Live television. If you’re on the East Coast, you probably don't see the exact moment the stars are dancing or the American idols are singing, but you do watch a recording of their live performance.
That concept of recorded live television is what guided Cody Goddard (’10 B.A. Integrative Arts), multimedia specialist for the College of Arts and Architecture’s e-Learning Institute, to develop a “new and improved” format for faculty to record lectures for online courses. Instead of Goddard spending extensive time recording and editing faculty lectures and inserting visual aids, faculty now record their lectures live in the e-Learning studio and click through their own PowerPoint presentation, which is directly incorporated into the lecture. The faculty members are doing what they always do, but the post-production time is slashed.

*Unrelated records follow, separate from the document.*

File: config.mk
export PLATFORM = sky130hd
export DESIGN_NAME = gear_clock_ctrl
export DESIGN_NICKNAME = d
export VERILOG_FILES = /design/src/rtl/gear_pkg.sv /design/src/rtl/gear_div.sv /design/src/rtl/ratio_shadow.sv /design/src/rtl/gear_clock_ctrl.sv
export SDC_FILE = /design/constraint.sdc
export NUM_CORES = 1
export LEC_CHECK = 0
export ABC_AREA = 1
export CELL_PAD_IN_SITES_DETAIL_PLACEMENT = 0
export CELL_PAD_IN_SITES_GLOBAL_PLACEMENT = 1
export CORE_MARGIN = 4
export CORE_UTILIZATION = 37
export DETAILED_ROUTE_END_ITERATION = 10
export PLACE_DENSITY_LB_ADDON = 0.1
export SYNTH_ARGS = -nofsm -noshare
export SYNTH_HDL_FRONTEND = slang
export SYNTH_HIERARCHICAL = 1
export SYNTH_SLANG_ARGS = --single-unit
File: constraint.sdc
create_clock -name clk -period 2.5 [get_ports clk]
set_input_delay 0.25 -clock clk [delete_from_list [all_inputs] [get_ports clk]]
set_output_delay 0.25 -clock clk [all_outputs]
set_load 0.02 [all_outputs]
File: src/rtl/gear_pkg.sv
package gear_pkg;

   // counter width for a divider whose largest log2 ratio is max_code
   function automatic int cnt_width(input int max_code);
      return (max_code > 0) ? max_code : 1;
   endfunction

endpackage

File: src/rtl/gear_div.sv
module gear_div #(
   parameter int CODE_W = 3,
   parameter int CNT_W  = 4
) (
   input  logic              clk,
   input  logic              rst_n,
   input  logic              tick,
   input  logic [CODE_W-1:0] code,
   output logic              wrap
);

   localparam logic [CNT_W-1:0] ONES = {CNT_W{1'b1}};

   if (CNT_W < 1) begin : g_bad_w
      $error("gear_div: CNT_W must be at least 1");
   end

   logic [CNT_W-1:0] cnt;
   logic [CNT_W-1:0] term;

   // terminal count 2^code - 1, saturating at all ones
   assign term = ~(ONES << code);
   assign wrap = tick && (cnt == term);

   always_ff @(posedge clk) begin
      if (!rst_n)
         cnt <= '0;
      else if (tick)
         cnt <= wrap ? '0 : cnt + 1'b1;
   end

   AST_CNT_IN_RANGE: assert property (@(posedge clk) disable iff (!rst_n)
      cnt <= term);

endmodule

File: src/rtl/ratio_shadow.sv
module ratio_shadow #(
   parameter int W   = 3,
   parameter int MAX = 4
) (
   input  logic         clk,
   input  logic         rst_n,
   input  logic         wr_en,
   input  logic [W-1:0] wr_code,
   input  logic         boundary,
   output logic [W-1:0] active,
   output logic         pending
);

   localparam logic [W-1:0] MAX_C = W'(MAX);

   if (MAX >= (1 << W)) begin : g_bad_max
      $error("ratio_shadow: MAX does not fit in W bits");
   end

   logic         code_ok;
   logic [W-1:0] target;

   // every code legal: no range compare needed
   if (MAX == (1 << W) - 1) begin : g_all_legal
      assign code_ok = 1'b1;
   end else begin : g_range_chk
      assign code_ok = (wr_code <= MAX_C);
   end

   always_ff @(posedge clk) begin
      if (!rst_n) begin
         target <= '0;
         active <= '0;
      end else begin
         if (wr_en && code_ok)
            target <= wr_code;
         if (boundary)
            active <= target;
      end
   end

   assign pending = (target != active);

   AST_APPLY_ON_WRAP: assert property (@(posedge clk) disable iff (!rst_n)
      !boundary |=> $stable(active));
   AST_TARGET_LEGAL: assert property (@(posedge clk) disable iff (!rst_n)
      target <= MAX_C);

endmodule

File: src/rtl/gear_clock_ctrl.sv
module gear_clock_ctrl
   import gear_pkg::*;
#(
   parameter int GEAR_W   = 3,
   parameter int MID_W    = 2,
   parameter int GEAR_MAX = 4,
   parameter int MID_MAX  = 2
) (
   input  logic              clk,
   input  logic              rst_n,
   input  logic              wr_en,
   input  logic [GEAR_W-1:0] wr_gear,
   input  logic [MID_W-1:0]  wr_mid,
   output logic              hs_en,
   output logic              ms_en,
   output logic              busy,
   output logic [GEAR_W-1:0] stat_gear,
   output logic [MID_W-1:0]  stat_mid
);

   localparam int HS_CW = cnt_width(GEAR_MAX);
   localparam int MS_CW = cnt_width(MID_MAX);
   localparam logic [GEAR_W-1:0] GEAR_MAX_C = GEAR_W'(GEAR_MAX);
   localparam logic [MID_W-1:0]  MID_MAX_C  = MID_W'(MID_MAX);

   if (GEAR_MAX < 0 || MID_MAX < 0) begin : g_bad_max
      $error("gear_clock_ctrl: maximum codes must not be negative");
   end

   logic pend_gear;
   logic pend_mid;

   ratio_shadow #(.W(GEAR_W), .MAX(GEAR_MAX)) u_gear_shadow (
      .clk      (clk),
      .rst_n    (rst_n),
      .wr_en    (wr_en),
      .wr_code  (wr_gear),
      .boundary (hs_en),
      .active   (stat_gear),
      .pending  (pend_gear)
   );

   ratio_shadow #(.W(MID_W), .MAX(MID_MAX)) u_mid_shadow (
      .clk      (clk),
      .rst_n    (rst_n),
      .wr_en    (wr_en),
      .wr_code  (wr_mid),
      .boundary (ms_en),
      .active   (stat_mid),
      .pending  (pend_mid)
   );

   // high-speed divider runs on every source cycle
   gear_div #(.CODE_W(GEAR_W), .CNT_W(HS_CW)) u_hs_div (
      .clk   (clk),
      .rst_n (rst_n),
      .tick  (1'b1),
      .code  (stat_gear),
      .wrap  (hs_en)
   );

   // middle-speed divider counts high-speed strobes
   gear_div #(.CODE_W(MID_W), .CNT_W(MS_CW)) u_ms_div (
      .clk   (clk),
      .rst_n (rst_n),
      .tick  (hs_en),
      .code  (stat_mid),
      .wrap  (ms_en)
   );

   assign busy = pend_gear | pend_mid;

   AST_MS_INSIDE_HS: assert property (@(posedge clk) disable iff (!rst_n)
      ms_en |-> hs_en);
   AST_STATUS_HOLD: assert property (@(posedge clk) disable iff (!rst_n)
      !busy |=> $stable({stat_gear, stat_mid}));
   AST_BAD_CODES_IDLE: assert property (@(posedge clk) disable iff (!rst_n)
      (!busy && wr_en && wr_gear > GEAR_MAX_C && wr_mid > MID_MAX_C) |=> !busy);
   AST_STATUS_LEGAL: assert property (@(posedge clk) disable iff (!rst_n)
      stat_gear <= GEAR_MAX_C && stat_mid <= MID_MAX_C);

endmodule

== Yosys cells after proc, flatten, opt, wreduce, memory -nomap -nowiden ==
Cells that the tools add are included.

* $add $sub $neg: 2
* $mul: 0
* Div/mod/pow operators: 0
* $lt $le $gt $ge: 2
* Eq/ne operators: 4
* Shift-type cells: 2
* Muxes and demuxes: 1
* Bitwise operators: 4
* Reduce and logical (&&, ||, !) cells: 4

{| class="wikitable"
|+ Operator list
! operator !! number
|-
| $add A4 B1 Y4 const B || 1
|-
| $eq A4 B4 Y1 || 1
|-
| $not A4 Y4 || 1
|-
| $shl A4 B3 Y4 const A || 1
|-
| $le A3 B3 Y1 const B || 1
|-
| $logic_and A1 B1 Y1 || 3
|-
| $ne A3 B3 Y1 || 1
|-
| $add A2 B1 Y2 const B || 1
|-
| $eq A2 B2 Y1 || 1
|-
| $le A2 B2 Y1 const B || 1
|-
| $mux W2 || 1
|-
| $ne A2 B2 Y1 || 1
|-
| $not A2 Y2 || 1
|-
| $reduce_or A2 Y1 || 1
|-
| $shl A2 B2 Y2 const A || 1
|-
| $not A1 Y1 || 1
|-
| $or A1 B1 Y1 || 1
|}

* Bits in registers: 16
* Bits in latches: 0
* RAM bits: 0
* Bits in read-only memories: 0
* Input port bits: 8
* Word-level logic and storage cells: 25
* Memories kept: 0

== Logic depth before layout (Yosys ltp) ==
Gate-level depths: netlist of run 1.

* Word-level depth: 5
* Depth in mapped cells: 13
* Gate-level depth less buffers: 13

== By module ==
Netlist of run 1, hierarchy kept.

{| class="wikitable"
|+ By module, submodules not included
! module !! instances !! cells an instance !! area each (um^2) !! sequential area each (um^2)
|-
| gear_div (u_hs_div) || 1 || 46 || 289.0 || 80.1
|-
| ratio_shadow (u_gear_shadow) || 1 || 33 || 256.5 || 120.1
|-
| ratio_shadow (u_mid_shadow) || 1 || 28 || 180.2 || 80.1
|-
| gear_div (u_ms_div) || 1 || 23 || 141.4 || 40.0
|-
| gear_clock_ctrl || 1 || 4 || 15.0 || 0.0
|}

== Worst setup path after synthesis of run 1 ==
Ideal clock, no wire load.

* Kind: reg-to-reg
* From: register u_gear_shadow.active[2]
* To: register u_mid_shadow.active[1]
* Arrival: 2.031 ns
* Setup slack: 0.353 ns
* Cell stages (with the launch flop): 14
* Clock period less this slack: 2.147 ns
* Path through: dfxtp_1 -> nor2_1 -> nand2_1 -> nand2_1 -> nor2_1 -> nand3_2 -> inv_1 -> inv_1 -> a21oi_2 -> nand2_1 -> nor2_2 -> inv_1 -> nor2_1 -> nor2_1

* Cells in the longest elaborated chain, start to end: 4

{| class="wikitable"
|+ RTL lines
! item !! RTL line !! source
|-
| start: declaration || ratio_shadow.sv:10 || <nowiki>output logic [W-1:0] active,</nowiki>
|-
| start signal: assignment || ratio_shadow.sv:38 || <nowiki>active <= target;</nowiki>
|-
| $shl A4 B3 Y4 || gear_div.sv:22 || <nowiki>assign term = ~(ONES << code);</nowiki>
|-
| $not A4 Y4 || gear_div.sv:22 ||
|-
| $eq A4 B4 Y1 || gear_div.sv:23 || <nowiki>assign wrap = tick && (cnt == term);</nowiki>
|-
| via hs_en || gear_clock_ctrl.sv:14 || <nowiki>output logic hs_en,</nowiki>
|-
| $logic_and A1 B1 Y1 || gear_div.sv:23 ||
|-
| via ms_en || gear_clock_ctrl.sv:15 || <nowiki>output logic ms_en,</nowiki>
|-
| end signal: assignment || ratio_shadow.sv:38 ||
|-
| end: declaration || ratio_shadow.sv:10 ||
|}

The timed path passes the listed nets, and every way through them passes these cells.
A chain may end at the register's enable or synchronous reset.

== Final worst setup path of run 1 ==
* From: register u_gear_shadow.active[1]
* To: output hs_en

* Cells in the longest elaborated chain, start to end: 3

{| class="wikitable"
|+ RTL lines
! item !! RTL line
|-
| $shl A4 B3 Y4 || gear_div.sv:22
|-
| $not A4 Y4 || gear_div.sv:22
|-
| $eq A4 B4 Y1 || gear_div.sv:23
|-
| end: declaration || gear_clock_ctrl.sv:14
|}

No other way between the ends.

==> summary.txt, run 1 <==
Clocking
  – Total CTS buffers: 3
  – Reg clk slew, reported paths: 0.09 ns
  – H-tree depth: 1
  – CTS tree: yes
  – CTS max path bufs: 2
  – Cts repair resizes: 1
  – CTS root buf: clkbuf_4
  – Setup Fix Bufs, Post-CTS: 0
  – Clock Latency Late Sink: 0.29 ns
  – CTS sink cnt: 16
  – Hold_buf cts: 0

Detailed routing
  – M1 wire length: 859 um
  – Routed WL: 1760 um
  – Drc violations: 0
  – Vias per std cell: 4.52
  – Antenna viol nets, final: 0
  – Via count: 846
  – DR WL/cell: 9.43 um
  – Initial DRC count: 12
  – Routed wl met2: 767 um
  – Met3 routed WL: 88 um
  – TritonRoute pass-1 iters: 4
  – Top sig layer: met4

STA
  – Slew Limit Fails: 0
  – Relative slew slack: 0.640
  – Worst Slack Setup Final: 0.211 ns
  – Final Hold Vio Count: 0
  – Hold Slack: 0.485 ns
  – RSZ-0062 raised after global routing: no
  – Clock skew: 0.00272 ns
  – Endpoints failing setup: 0
  – Fin crit period: 2.29 ns
  – Period utilization: 0.915
  – Worst-Margin Slew: 0.539 ns
  – Setup TNS: 0 ns
  – Fmax: 0.437 GHz

Place
  – Placer Congestion: 0.717
  – HPWL after detailed placement: 1350 um
  – Placed Area: 0.00110 mm2
  – DP Worst Slack: 0.165 ns
  – PortBufs: 15

Final layout
  – Layout cells sized above 1: 0.101
  – Post-Layout Inst Area: 0.00112 mm2
  – N_diodes: 0
  – Nets: 170
  – Most frequent cells in the layout: nand2_1 (34), inv_1 (25), dfxtp_1 (15)
  – Area Overhead vs Synth: 26.5%
  – Most common cell after layout, fill and taps aside: nand2_1

Setup path
  – Worst setup EP type: output pin
  – Critical setup path kind: flip-flop to output pin
  – Worst-path maximum fanout: 9
  – Worst Path Arrival: 2.04 ns
  – Startpoint Class: flip-flop
  – WP data required: 2.25 ns

Floorplanning
  – # rows: 17
  – Die area: 0.00323 mm2
  – Starting Density: 0.395
  – Die Height: 56.8 um
  – Num ports: 16
  – Die width: 56.8 um
  – Core footprint: 0.00223 mm2

Synthesis
  – Leading area contributor after synthesis: dfxtp_1
  – Synth Flop Type: dfxtp_1
  – Async SR Flop Fraction: 0
  – Mapped cell area: 882 um2
  – Post-synth EDFFs: 0
  – Top post-synthesis cells by area: dfxtp_1 (36%), nand2_1 (14%), inv_1 (11%), a21oi_1 (5.1%), nor2_1 (5.1%)
  – Post-synth cell types: 21
  – Synth Warn #: 6
  – Seq/Total Area, Yosys: 0.363
  – Share of the synthesized area in the top cell type: 0.363
  – Seq cells post-synth: 16
  – Syn Inst Count: 134
  – Syn Area/Cell: 6.58 um2

Global routing
  – All-Layer GR Usage: 0.118
  – Grt ovf: 0
  – Global-route wire length before repair: 2990 um
  – Initial antenna violation count: 0
  – Pin count of the biggest net entering global routing: 17
  – Vias in the first global route: 699

Power and ir drop
  – Overall power: 1.03 mW
  – Power Density: 926 mW/mm2
  – Worst IR drop on VDD: 0.000480 V
  – Static Leakage: 0.543 nW

Worst hold path
  – HP Class: flip-flop to flip-flop

Outcome
  – Status: completed

Job
  – Max-capacitance violation count: 0
## state kept, by name (all words and copies together), names as in the netlist
name	cells
u_gear_shadow/active	3
u_ms_div/cnt	2
u_mid_shadow/active	2
u_hs_div/cnt	4
u_gear_shadow/target	3
u_mid_shadow/target	2
## worst max-delay path, cell delays in order (launching register included)
cell	delay, ns
dfxtp_1	0.43
nor2_1	0.11
nand2_1	0.06
nand2_1	0.05
nor2_1	0.11
nand3_2	0.13
inv_1	0.10
buf_4	0.15
clkdlybuf4s50_1	0.61
## through the flow
| stage | util | cells |
|---|---|---|
| floorplan | - | 140 |
| global placement | 0.491 | 184 |
| detailed placement | 0.491 | 184 |
| CTS | 0.501 | 187 |
| global route | 0.500 | 187 |
| finish | 0.500 | 187 |
## synth_stat cells (2+ instances only)
master,n
o21ai_0,8
nor2_1,12
inv_1,25
nand4_1,2
nand3_1,8
nand2_1,34
xor2_1,2
a21oi_1,9
dfxtp_1,16
nor2_2,4
xnor2_1,4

“This is more intuitive for the faculty, because they can use PowerPoint, or whatever software they’re used to, to create their presentations,” said Goddard. “It takes less time and leads to a higher-quality product, and gives the student more of a feeling of being in the room with the faculty member due to the live nature of the editing.”
According to Gary Chinn, director of the e-Learning Institute, the new system is not only fast, but also allows for consistent quality of production. “Cody has created a system that eases the production process for faculty while ensuring that the resulting video material looks the way we want it to. Both of these aspects matter a great deal to the e-Learning Institute, because we are radically increasing the amount of instructional video in our online courses while still insisting on the kind of visually engaging content that's expected of an arts and design college.”
Peter Aeschbacher, associate professor of landscape architecture and architecture, used the new format in spring 2016, for Arts and Architecture 121: Design, Design Thinking, and Creativity, a general education course. He said he appreciates that the system allows him to be visible to the student as an engaged instructor, rather than a disembodied voice over static slides. “Being able to control the slides and the image overlays while presenting more closely replicates the experience of giving an in-course lecture,” he explained. “This is important because the be-here-now aspect of education is what gives both students and faculty their creative spark.”
According to Goddard, this “record live” format is related to Penn State Teaching and Learning with Technology’s One Button Studio, a simplified video recording setup, used primarily by students, that requires no video production experience.
“I wanted to take the philosophical underpinning of that studio—recording live—and apply it to online lectures,” he explained.
E-learning teams in other units across Penn State have expressed interest in Goddard’s strategy, which he says he is still perfecting. In the future, he plans to consult with other units interested in purchasing the software and hardware—the additional components are relatively inexpensive for units that already have lights and a camera—needed to implement this system.
Aeschbacher said student feedback has been positive. “They appreciate the personal connection and that it helps them maintain their attention.”